Gather, from the listing beneath this task, every line holding the string "design".

[[ SUPPLIED ENTRIES, beginning ]]

This is an optimization exercise on Yosys and OpenROAD, whose aim is small area and a short achievable clock period, not a production implementation. At most, simulation tests tie the RTL to the original design; equivalence was not proved. Power and IR drop assume default switching activity.

==> flow/design.v <==
package cpu_pkg;
  localparam int unsigned OPCODE_W = 4;
  localparam int unsigned IMM_W    = 4;
  localparam int unsigned INSTR_W  = OPCODE_W + IMM_W;
  localparam logic [OPCODE_W-1:0] HALT_OPCODE_DEFAULT = 4'hF;
  typedef enum logic [1:0] {
    ST_IDLE,
    ST_RUN,
    ST_DRAIN,
    ST_HALT
  } fetch_state_t;
endpackage
import cpu_pkg::*;
module instr_mem #(
  parameter int unsigned DEPTH = 256,
  parameter int unsigned GRP   = 16
) (
  input  logic                        clk,
  input  logic [DEPTH-1:0]            wsel,
  input  logic [DEPTH-1:0]            wsel_n,
  input  logic [cpu_pkg::INSTR_W-1:0] wcol,
  input  logic [DEPTH/GRP-1:0]        rhi,
  input  logic [GRP-1:0]              rlo,
  output logic [cpu_pkg::INSTR_W-1:0] rdata
);
  localparam int unsigned W = cpu_pkg::INSTR_W;
  logic [DEPTH*W-1:0] cells_q;
  logic [DEPTH*W-1:0] cells_d;
  always_comb begin
    for (int r = 0; r < DEPTH; r++) begin
      for (int b = 0; b < W; b++) begin
        cells_d[r*W+b] = ~((cells_q[r*W+b] | wsel[r]) & (wsel_n[r] | wcol[b]));
      end
    end
  end
  always_ff @(posedge clk) begin
    cells_q <= cells_d;
  end
  always_comb begin
    rdata = '0;
    for (int g = 0; g < DEPTH/GRP; g++) begin
      logic [W-1:0] grp;
      grp = '0;
      for (int l = 0; l < GRP; l++) begin
        grp = grp | (cells_q[(g*GRP+l)*W +: W] & {W{rlo[l]}});
      end
      rdata = rdata | (grp & {W{rhi[g]}});
    end
  end
endmodule
import cpu_pkg::*;
module fetch_unit #(
  parameter int unsigned                   MEM_DEPTH   = 256,
  parameter logic [cpu_pkg::OPCODE_W-1:0]  HALT_OPCODE = cpu_pkg::HALT_OPCODE_DEFAULT
) (
  input  logic         clk,
  input  logic         rst_n,
  input  logic         start,
  input  logic         prog_we,
  input  logic [7:0]   prog_addr,
  input  logic [7:0]   prog_data,
  output logic [7:0]   instr_out,
  output logic         instr_valid,
  input  logic         instr_ready,
  input  logic         jump_en,
  input  logic [7:0]   jump_target,
  output logic [7:0]   pc_out,
  output logic         halted
);
  cpu_pkg::fetch_state_t state_q, state_d;
  logic [7:0]         pc_q, pc_d;
  logic [15:0]        pc_hi_q, pc_hi_d;
  logic [15:0]        pc_lo_q, pc_lo_d;
  logic [INSTR_W-1:0] instr_q, instr_d;
  logic               valid_q, valid_d;
  logic               halted_q;
  logic [INSTR_W-1:0] mem_rdata;
  logic               loadable, we;
  logic               fetch, jump;
  logic [15:0]        whi, wlo;
  logic [255:0]       wsel, wsel_n;
  logic               phase_q;
  logic [INSTR_W-1:0] mem_raw;
  assign loadable = (state_q == ST_IDLE) || (state_q == ST_HALT);
  assign we       = prog_we && loadable;
  always_comb begin
    for (int i = 0; i < 16; i++) begin
      whi[i] = we && (prog_addr[7:4] == i[3:0]);
      wlo[i] = (prog_addr[3:0] == i[3:0]);
    end
    for (int r = 0; r < 256; r++) begin
      wsel[r]   = whi[r/16] && wlo[r%16];
      wsel_n[r] = !(whi[r/16] && wlo[r%16]);
    end
  end
  always_ff @(posedge clk) begin
    phase_q <= !phase_q;
  end
  instr_mem #(
    .DEPTH (256),
    .GRP   (16)
  ) u_mem (
    .clk     (clk),
    .wsel    (wsel),
    .wsel_n  (wsel_n),
    .wcol    (prog_data ^ {INSTR_W{phase_q}}),
    .rhi     (pc_hi_q),
    .rlo     (pc_lo_q),
    .rdata   (mem_raw)
  );
  assign mem_rdata = mem_raw ^ {INSTR_W{phase_q}};
  always_ff @(posedge clk or negedge rst_n) begin
    if (!rst_n) begin
      state_q  <= ST_IDLE;
      pc_q     <= '0;
      pc_hi_q  <= 16'h0001;
      pc_lo_q  <= 16'h0001;
      instr_q  <= '0;
      valid_q  <= 1'b0;
      halted_q <= 1'b0;
    end else begin
      state_q  <= state_d;
      pc_q     <= pc_d;
      pc_hi_q  <= pc_hi_d;
      pc_lo_q  <= pc_lo_d;
      instr_q  <= instr_d;
      valid_q  <= valid_d;
      halted_q <= (state_d == ST_HALT);
    end
  end
  assign jump  = jump_en && ((state_q == ST_RUN) || (state_q == ST_DRAIN));
  assign fetch = (state_q == ST_RUN) && !jump_en && (!valid_q || instr_ready);
  always_comb begin
    state_d = state_q;
    valid_d = valid_q;
    unique case (state_q)
      ST_IDLE, ST_HALT: begin
        if (start) begin
          valid_d = 1'b0;
          state_d = ST_RUN;
        end
      end
      ST_RUN: begin
        if (jump_en) begin
          valid_d = 1'b0;
        end else if (!valid_q || instr_ready) begin
          valid_d = 1'b1;
          if (mem_rdata[INSTR_W-1 -: OPCODE_W] == HALT_OPCODE) state_d = ST_DRAIN;
        end
      end
      ST_DRAIN: begin
        if (jump_en) begin
          valid_d = 1'b0;
          state_d = ST_RUN;
        end else if (valid_q && instr_ready) begin
          valid_d = 1'b0;
          state_d = ST_HALT;
        end
      end
      default: state_d = ST_IDLE;
    endcase
  end
  always_comb begin
    pc_d    = pc_q;
    pc_hi_d = pc_hi_q;
    pc_lo_d = pc_lo_q;
    if (loadable && start) begin
      pc_d    = '0;
      pc_hi_d = 16'h0001;
      pc_lo_d = 16'h0001;
    end else if (jump) begin
      pc_d = jump_target;
      for (int i = 0; i < 16; i++) begin
        pc_hi_d[i] = (jump_target[7:4] == i[3:0]);
        pc_lo_d[i] = (jump_target[3:0] == i[3:0]);
      end
    end else if (fetch) begin
      pc_d    = pc_q + 8'd1;
      pc_lo_d = {pc_lo_q[14:0], pc_lo_q[15]};
      if (pc_lo_q[15]) pc_hi_d = {pc_hi_q[14:0], pc_hi_q[15]};
    end
  end
  assign instr_d = fetch ? mem_rdata : instr_q;
  assign instr_out   = instr_q;
  assign instr_valid = valid_q;
  assign pc_out      = pc_q;
  assign halted      = halted_q;
endmodule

[[ SUPPLIED ENTRIES, end ]]

EXERCISE OUTPUT:
This is an optimization exercise on Yosys and OpenROAD, whose aim is small area and a short achievable clock period, not a production implementation. At most, simulation tests tie the RTL to the original design; equivalence was not proved. Power and IR drop assume default switching activity.
==> flow/design.v <==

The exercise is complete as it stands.